Concrete view for creating a model instance.
"""
def post(self, request, *args, **kwargs):
return self.create(request, *args, **kwargs)
class ListAPIView(mixins.ListModelMixin,
GenericAPIView):
"""
Concrete view for listing a queryset.
"""
def get(self, request, *args, **kwargs):
return self.list(request, *args, **kwargs)
In
this case, the code is almost exactly the same length as the
documentation itself, which makes for a pretty good insight-to-effort
ratio.
Reading code to learn how to imitate it
This final category of reading code is, in my opinion, the most
difficult, but also the most interesting. I have learned a ton reading
through the code of libraries or tools that I frequently use, or which
are written by developers whose work I admire.
For example:
- Reading through the
requests
library taught me that the main API
is organized around a single function (request) with a consistent
interface, for which the get/post/patch/put/etc... methods are a really
simple wrapper. In retrospect this makes a lot of sense, as they must
internally share a lot of logic. It's also really intersting that the
get/post/patch/put/etc... methods exist at all - the immediacy,
intuitiveness, and discoverability of the interace matters a lot for
usability.
- Poking around in the
pandas
library test suite
showed me a bunch of examples of tests, and how useful it can be to
write specialized functions specifically for testing that help to
capture a ton of repeated testing logic.
- Trying to figure out something with timezones a while back I was led
to the pytz package source code. I mention it here because it is the
most unusual python package I have ever had the good fortune of looking
through. But it is extraordinarily useful and tons of popular packages
rely on it. It's so ubiquitous that I was initially surprised to learn
that it wasn't a built in package. Here it is in all its glory, mirrored on GitHub.
- Curiosity about how the cPython sort function worked internally lead me to find the source code and also this fascinating text file describing it as a "timsort". That's the same Tim (Peters) who wrote the Zen of Python, which I find quite inspiring.

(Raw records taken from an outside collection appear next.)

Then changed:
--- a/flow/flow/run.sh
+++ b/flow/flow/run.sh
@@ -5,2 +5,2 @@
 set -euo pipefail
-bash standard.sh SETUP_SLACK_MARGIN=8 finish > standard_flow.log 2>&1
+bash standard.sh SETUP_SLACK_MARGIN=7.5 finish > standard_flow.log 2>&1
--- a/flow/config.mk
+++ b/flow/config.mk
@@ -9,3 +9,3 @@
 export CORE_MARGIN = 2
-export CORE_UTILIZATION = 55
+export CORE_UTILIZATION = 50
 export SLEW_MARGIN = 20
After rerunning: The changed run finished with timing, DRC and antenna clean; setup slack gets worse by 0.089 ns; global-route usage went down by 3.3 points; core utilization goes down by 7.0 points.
Source: an optimization exercise on an open RTL-to-GDS flow (aim: small area, a short achievable clock period and few clock cycles). Production flows keep margins and buffers that such runs may drop. The RTL was checked by simulation tests, not by an equivalence proof against the original design.

== the baseline ==
Design random_heading_waypoint_stepper, start of the top module:
module random_heading_waypoint_stepper (
    input  wire logic        clk,
    input  wire logic        rst_n,
    input  wire logic        cfg_we,
    input  wire logic [1:0]  cfg_addr,
    input  wire logic [30:0] cfg_wdata,
    input  wire logic        in_valid,
    output logic             in_ready,
    input  wire logic [31:0] in_current_north,
    input  wire logic [31:0] in_current_east,
    input  wire logic [31:0] in_current_down,
    input  wire logic [15:0] in_heading,
    input  wire logic [15:0] in_random_value,
    output logic             out_valid,
    input  wire logic        out_ready,
    output logic [1:0]       out_event_res,
    output logic [31:0]      out_target_north,
    output logic [31:0]      out_target_east,
    output logic [31:0]      out_target_down,
    output logic [31:0]      out_distance_sq
);
Size: roughly 9400 cells after synthesis, ~300 I/O pins.
==> flow/config.mk <==
export PLATFORM = sky130hd
export DESIGN_NAME = random_heading_waypoint_stepper
export DESIGN_NICKNAME = random_heading_waypoint_stepper
export VERILOG_FILES = /design/flow/design.v
export SDC_FILE = /design/flow/constraint.sdc
export NUM_CORES = 4
export LEC_CHECK = 0
export ABC_CLOCK_PERIOD_IN_PS = 6000
export CAP_MARGIN = 20
export CORE_MARGIN = 2
export CORE_UTILIZATION = 50
export SETUP_SLACK_MARGIN = 5
export SLEW_MARGIN = 20
==> flow/constraint.sdc <==
create_clock -name core_clock -period 13.0 [get_ports {clk}]
set_input_delay 2.6000 -clock core_clock [delete_from_list [all_inputs] [get_ports {clk}]]
set_output_delay 2.6000 -clock core_clock [all_outputs]
set_load 0.01 [all_outputs]
standard.sh (not shown) runs the stock make flow with config.mk's settings and CLKGATE_MAP_FILE= SYNTH_SCRIPT=/design/flow/synth_recipe.tcl, a recipe that flattens the netlist after the stock synthesis.
==> flow/flow/run.sh <==
#!/bin/bash
set -euo pipefail
cat config.mk > config_in.log 2>&1
sed 's/SETUP_SLACK_MARGIN=[0-9.]*/SETUP_SLACK_MARGIN=6.3/' standard.sh > standard_margin.sh
cat standard_margin.sh > standard_margin_sh.log
bash standard_margin.sh > standard_run.log 2>&1
The baseline did not stop at any stage, and its layout met the timing, design-rule and antenna checks.
Testbench counts of the baseline, summed over its fixed seeds: cycles 10,937.
Setup changes, the baseline to the candidate
--- a/flow/design.v
+++ b/flow/design.v
@@ -1128,32 +1128,32 @@
     localparam logic [1:0] MU_X    = 2'd1;
     localparam logic [1:0] MU_SLOW = 2'd2;
     localparam logic [1:0] MU_DONE = 2'd3;
     logic [1:0]  mu_st;
     logic [5:0]  mu_cnt;
     logic [29:0] mu_acc;
-    logic [24:0] mu_sr;
+    logic [17:0] mu_sr;
     logic [3:0]  xdig, xd_reg;
     logic [33:0] mu_op;
     logic [34:0] mu_sum;
     logic [46:0] xmag;
     logic [24:0] mag_n, mag_e;
-    logic [24:0] slow_op, sop_v;
-    logic        slow_bit, sop_b;
+    logic [24:0] slow_op;
+    logic        slow_bit;
     logic        mu_first, mu_shift;
     logic [31:0] slow_dist;
     logic        slow_start;
     assign xdig     = 4'(stepv >> {mu_cnt[2:0], 2'b00});
     assign slow_op  = mu_cnt[0] ? mag_e : mag_n;
     assign slow_bit = slow_op[mu_cnt[5:1]];
-    assign mu_op    = (mu_st == MU_X) ? 34'(xd_reg) * 34'(GAIN) : (sop_b ? 34'(sop_v) : 34'd0);
-    assign mu_first = (mu_cnt == 6'd1);
-    assign mu_shift = !mu_cnt[0] && (mu_cnt != 6'd0);
+    assign mu_op    = (mu_st == MU_X) ? 34'(xd_reg) * 34'(GAIN) : (slow_bit ? 34'(slow_op) : 34'd0);
+    assign mu_first = (mu_st == MU_X) ? (mu_cnt == 6'd1) : (mu_cnt == 6'd0);
+    assign mu_shift = mu_cnt[0];
     assign mu_sum   = 35'(mu_first ? 30'd0 : mu_acc) + 35'(mu_op);
-    assign xmag     = {mu_acc[28:0], mu_sr[24:7]};
-    assign slow_dist = (mu_acc[29:23] != 7'd0) ? 32'hFFFF_FFFF : {mu_acc[22:0], mu_sr[24:16]};
+    assign xmag     = {mu_acc[28:0], mu_sr};
+    assign slow_dist = (mu_acc[29:23] != 7'd0) ? 32'hFFFF_FFFF : {mu_acc[22:0], mu_sr[17:9]};
     always_ff @(posedge clk or negedge rst_n)
     begin
         if (!rst_n)
         begin
             mu_st  <= MU_X;
             mu_cnt <= 6'd0;
@@ -1172,13 +1172,13 @@
                     if (mu_cnt == 6'd8)
                         mu_st <= MU_IDLE;
                 end
                 MU_SLOW:
                 begin
                     mu_cnt <= mu_cnt + 6'd1;
-                    if (mu_cnt == 6'd50)
+                    if (mu_cnt == 6'd49)
                         mu_st <= MU_DONE;
                 end
                 MU_DONE:
                 begin
                     if (push)
                     begin
@@ -1200,31 +1200,26 @@
     always_ff @(posedge clk)
     begin
         xd_reg <= xdig;
         if (mu_st == MU_X && mu_cnt != 6'd0)
         begin
             mu_acc <= mu_sum[33:4];
-            mu_sr  <= {mu_sum[3:0], mu_sr[24:4]};
+            mu_sr  <= {mu_sum[3:0], mu_sr[17:4]};
         end
-        else if (mu_st == MU_SLOW && mu_cnt != 6'd0)
+        else if (mu_st == MU_SLOW)
         begin
             if (mu_shift)
             begin
                 mu_acc <= mu_sum[30:1];
-                mu_sr  <= {mu_sum[0], mu_sr[24:1]};
+                mu_sr  <= {mu_sum[0], mu_sr[17:1]};
             end
             else
             begin
                 mu_acc <= mu_sum[29:0];
             end
         end
-        if (mu_st == MU_SLOW)
-        begin
-            sop_v <= slow_op;
-            sop_b <= slow_bit;
-        end
     end
     logic [15:0] tick_reg, rem_reg;
     logic        rbusy;
     logic [3:0]  rcnt;
     logic [15:0] tick_inc, rem_inc;
     logic [16:0] ra;
Findings:
- Looking at post-synthesis register bit count, the candidate sits 26 lower than the baseline does.
- In the candidate relative to the baseline, number of standard-cell rows in the floorplan had gone down slightly.
- | met3 usage | the candidate vs the baseline | 0.17 points lower |
- In the route summary, the candidate ends up with a via count below that of the baseline.
- Peak fanout along the critical path in the candidate is 2 lower than in the baseline
- Of the candidate and the baseline, the baseline shows the lower signed area change from the synthesized netlist to the final layout, with the candidate above it.
- Comparing the candidate and the baseline, the lower die span in y is on the candidate.
- Status: final setup violation count parity (the candidate, the baseline)
- Comparing the candidate and the baseline, the higher share of the clock period used by the worst path after layout was measured on the candidate.
- Final routed wire length divided by cell count ends up higher on the baseline.
- Final-layout non-clock buffer area share, the candidate and the baseline: higher on the candidate
- Taking the baseline as the reference, in the candidate count of clock-buffer cells in the layout has decreased, buffer count from post-CTS setup fixing now sits higher.
Testbench counts of the candidate, summed over its fixed seeds: cycles 10,937.

[separate check: timing with driven ports]
The flow's constraints put no driver on any port. The routed layouts listed below were extracted and timed again, unchanged, in two steps. Step 1 sets driving cells, clkbuf_16 on the clock port and buf_2 on the other inputs (assumed; they add their load-dependent delay and slew). Step 2, shift: input delay + t, output delay - t, t = (earliest + latest rising clock arrival at the registers) / 2. This alone moves slack from input paths to output paths. Slacks: no drivers / after step 1 / after step 2; pairs: no drivers / after step 1.
run	t, ns	setup slack, ns	worst data-port slew with drivers (ns)
the baseline	0.811	6.371 / 6.362 / 5.620	0.08
the candidate	0.794	6.074 / 6.074 / 5.655	0.12
After both steps setup and hold are still met in every run listed. The setup slack of the baseline, which loses most, moves by -0.009 ns with the drivers and by -0.751 ns with both steps.
What follows belongs to an exercise in optimizing a design on an open flow for small area, a short achievable clock period and few clock cycles per item; a production flow would make more cautious choices.
The RTL was checked by simulation tests, not by an equivalence proof against the original design.

main:
## env_sensor_compensation_unit
module env_sensor_compensation_unit #(
	parameter int QUEUE_DEPTH = esc_pkg::QUEUE_DEPTH_DEF
) (
	input  logic                           clk,
	input  logic                           arst_n,
	input  logic                           s_tvalid,
	output logic                           s_tready,
	input  logic [esc_pkg::IN_DATA_W-1:0]  s_tdata,
	output logic                           m_tvalid,
	input  logic                           m_tready,
	output logic [esc_pkg::OUT_DATA_W-1:0] m_tdata,
	input  logic                           cfg_we,
	input  logic [esc_pkg::CFG_IDX_W-1:0]  cfg_index,
	input  logic [esc_pkg::CFG_DATA_W-1:0] cfg_wdata
);
clock: 12.5 ns
lec_check: 0
abc_area: 0
abc_clock_period_in_ps: 4000
cap_margin: 30
core_margin: 2
core_utilization: 25
setup_slack_margin: 5
slew_margin: 20
run.sh (not shown) runs the stock make flow with config.mk's settings and CLKGATE_MAP_FILE= SYNTH_SCRIPT=/design/flow/synth_recipe.tcl, a recipe that flattens the netlist after the stock synthesis.
Testbench counts of main, summed over its fixed seeds: cycles 11,375, items 768.
Edits applied to the flow inputs when going from main to the feature branch:
--- a/flow/design.v
+++ b/flow/design.v
@@ -2721,46 +2721,47 @@
 	input  logic [30:0] x1,
 	output logic        done,
 	output logic [63:0] zq,
 	output logic        zsgn,
 	output logic        qcin,
 	output logic        pv
 );
 	logic [63:0] z_q;
 	logic [29:0] r_q;
 	logic [30:0] dx_q;
 	logic [29:0] msk;      
-	logic [32:0] n3_q;     
 	logic        sn_q, sx_q, fix_q;
 	logic [6:0]  cnt_q;
 	logic [30:0] dxl;
 	assign dxl = x1 ^ {31{x1[30]}};
 	always_comb begin
 		msk[29] = ~dx_q[30];
 		for (int i = 28; i >= 0; i--) msk[i] = msk[i+1] & ~dx_q[i+1];
 	end
 	logic [15:0] zt;       
-	logic [32:0] v, nd1, nd2;
+	logic [32:0] v, nd1, nd2, cs_s, cs_c;
 	logic [32:0] t1, t2, t3;
 	logic [29:0] rn;
 	logic [1:0]  qd;
 	logic        sk16, sk8, ci;
 	always_comb begin
 		ci  = ~sx_q;
 		zt  = z_q[63:48];
 		v   = {1'b0, r_q, zt[15:14]};
 		nd1 = ~{2'b0, dx_q};             
 		nd2 = ~{1'b0, dx_q, sx_q};       
 		t1  = v + nd1 + {32'b0, ci};
 		t2  = v + nd2 + {32'b0, ci};
-		t3  = v + n3_q;
+		cs_s = v ^ nd1 ^ nd2;
+		cs_c = (v & nd1) | (v & nd2) | (nd1 & nd2);
+		t3  = cs_s + {cs_c[31:0], ci} + {32'b0, ci};
 		if (!t3[32])      begin qd = 2'd3; rn = t3[29:0]; end
 		else if (!t2[32]) begin qd = 2'd2; rn = t2[29:0]; end
 		else if (!t1[32]) begin qd = 2'd1; rn = t1[29:0]; end
 		else              begin qd = 2'd0; rn = v[29:0];  end
 		sk16 = (r_q[29:14] == 16'd0) && (({r_q[13:0], zt} & msk) == 30'd0) && (cnt_q >= 7'd16);
 		sk8  = (r_q[29:22] == 8'd0) && (({r_q[21:0], zt[15:8]} & msk) == 30'd0) && (cnt_q >= 7'd8);
 	end
 	always_ff @(posedge clk or negedge arst_n) begin
 		if (!arst_n) begin
 			cnt_q <= '0;
 			fix_q <= 1'b0;
@@ -2776,23 +2777,22 @@
 		end
 	end
 	always_ff @(posedge clk) begin
 		if (load) begin
 			z_q   <= num;
 			r_q   <= '0;
 			dx_q  <= dxl;
 			sn_q  <= num[63];
 			sx_q  <= x1[30];
 		end else if (fix_q) begin
 			z_q  <= z_q ^ {64{sn_q}};
-			n3_q <= ~{2'b0, dx_q} + ~{1'b0, dx_q, sx_q} + {31'b0, ~sx_q, 1'b0};
 		end else if (cnt_q != 7'd0) begin
 			if (sk16) begin
 				r_q <= {r_q[13:0], zt};
 				z_q <= {z_q[47:0], 16'b0};
 			end else if (sk8) begin
 				r_q <= {r_q[21:0], zt[15:8]};
 				z_q <= {z_q[55:0], 8'b0};
 			end else begin
 				r_q <= rn;
 				z_q <= {z_q[61:0], qd};
 			end
@@ -3100,51 +3100,46 @@
 		facc2_q <= facc1_q; fsub2_q <= fsub1_q; fsh2_q <= fsh1_q;
 		fxsel2_q <= fxsel1_q; fdest2_q <= fdest1_q; fdest3_q <= fdest2_q;
 	end
 	logic [31:0] fys1, fyc1;
 	always_comb begin
 		case (fsh1_q)
 			2'd1:    begin fys1 = {fmul_s[15:0], 16'b0}; fyc1 = {fmul_c[15:0], 16'b0}; end
 			default: begin fys1 = fmul_s; fyc1 = fmul_c; end
 		endcase
 		if (fsub1_q) begin fys1 = ~fys1; fyc1 = ~fyc1; end
 	end
-	logic [31:0] fxv1, fmaj1;
-	always_comb begin
-		case (fxsel1_q)
-			3'd0: fxv1 = 32'(32'd0);  
-			3'd1: fxv1 = 32'({kx_q, 14'b0});  
-			3'd2: fxv1 = 32'(32'd1 << 26);  
-			3'd3: fxv1 = 32'(32'd0);  
-			3'd4: fxv1 = 32'(32'd1 << 13);  
-			default: fxv1 = '0;
-		endcase
-		fmaj1 = (fys1 & fyc1) | (fys1 & fxv1) | (fyc1 & fxv1);
-	end
 	esc_mulf u_mulf (.a(fa_q), .bneg(fbneg_q), .bone(fbone_q), .btwo(fbtwo_q), .s(fmul_s), .c(fmul_c));
 	always_ff @(posedge clk) begin
-		fs_q <= fys1 ^ fyc1 ^ fxv1;
-		fc_q <= {fmaj1[30:0], fsub1_q};
+		fs_q <= fys1;
+		fc_q <= fyc1;
 	end
 	logic [31:0] fys, fyc, fxv, fxs, fxc, fk_s, fk_c, fk_c1, fm_c;
 	always_comb begin
 		fys = fs_q; fyc = fc_q;
-		fxv = '0;
+		case (fxsel2_q)
+			3'd0: fxv = 32'(32'd0);  
+			3'd1: fxv = 32'({kx_q, 14'b0});  
+			3'd2: fxv = 32'(32'd1 << 26);  
+			3'd3: fxv = 32'(32'd0);  
+			3'd4: fxv = 32'(32'd1 << 13);  
+			default: fxv = '0;
+		endcase
 		fxs = facc2_q ? facc_q : fxv;
 		fxc = '0;
 		fk_s = fys ^ fyc ^ fxs;
 		fk_c = (fys & fyc) | (fys & fxs) | (fyc & fxs);
 		fk_c1 = {fk_c[30:0], fsub2_q};
 		fm_c = (fk_s & fk_c1) | (fk_s & fxc) | (fk_c1 & fxc);
 	end
-	assign fr = fk_s + fk_c1;
+	assign fr = fk_s + fk_c1 + 32'(fsub2_q);
 	always_ff @(posedge clk) begin
 		facc_q <= fr;
 	end
 	always_ff @(posedge clk) begin
 		if (fv2_q && fdest2_q == 3'd1) gF0_q <= fr[31:0];
 		if (fv2_q && fdest2_q == 3'd2) gF1_q <= fr[31:4];
 		if (fv2_q && fdest2_q == 3'd3) gF2_q <= fr[31:10];
 		if (fv2_q && fdest2_q == 3'd4) gF3_q <= fr[31:11];
 		if (fv2_q && fdest2_q == 3'd5) gF4_q <= fr[31:12];
 		if (fv2_q && fdest2_q == 3'd6) gF5_q <= fr[31:15];
 	end
--- outcome ---
Between main and the feature branch, the async set-or-reset flop fraction in the synthesized netlist does not differ in any meaningful way.
Sequential cell area: the feature branch vs main down 3.6%
Overall global routing resource usage, main and the feature branch: larger value in the feature branch
The feature branch has clock-buffer cell count below what main had.
Lower final critical-path setup slack among main and the feature branch: main
Taking main as the reference point, the final cell count of the feature branch falls by 571.
main -> the feature branch: adder and majority cell fraction of the synthesized area flat
Comparing the feature branch with main, the multiplexer share of the synthesized area came out essentially unchanged.
Testbench counts of the feature branch, summed over its fixed seeds: cycles 11,375, items 768.

separate check: timing with driven ports:
No port has a modelled driver above. Below, the same layouts with a new extraction and two added sets of constraints.
Step 1 sets driving cells, clkbuf_16 on the clock port and buf_2 on the other inputs (assumed; they add their load-dependent delay and slew).
Step 2, shift: input delay + t, output delay - t, t = (earliest + latest rising clock arrival at the registers) / 2. This alone moves slack from input paths to output paths.
Slacks: ideal / step 1 / step 2; pairs: ideal / step 1.
run	shift t [ns]	setup WS [ns]	hold slack, ns	clock arrival spread, ns
main	1.000	6.086 / 6.086 / 6.086	0.324 / 0.324 / 0.324	0.068 / 0.069
the feature branch	1.034	6.501 / 6.501 / 6.125	0.315 / 0.315 / 0.315	0.122 / 0.122
After both steps setup and hold are still met in every run listed. The setup slack of the feature branch, which loses most, moves by 0.000 ns with the drivers and by -0.376 ns with both steps.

Poking through libraries (I wish I could remember which ones) when I was just starting out writing Python showed me:
- How to use
setup.py
for packaging python projects
- That
pytest
with tox
is a pretty popular test runner configuration
- That the convention for internal functions is to put an underscore before the function name
- That the package
six
was used a lot for python 2/3 compatibility
- That sphinx is a really popular way of building documentation
- That it's pretty common to do a bunch of
from module import *
in __init__.py
files specifically
- That decorators exist and metaclasses exist
Reading code to learn from it is like doing a puzzle. Or like doing
an orienteering course. Or like reading a history book. Or like going
down a rabbit hole. Or like deep sea fishing. You may also be trawling
for unfamiliar concepts, or for useful tools, or for more effective
processes. All of these fish may be found in the vast ocean of open
source repositories waiting to be explored.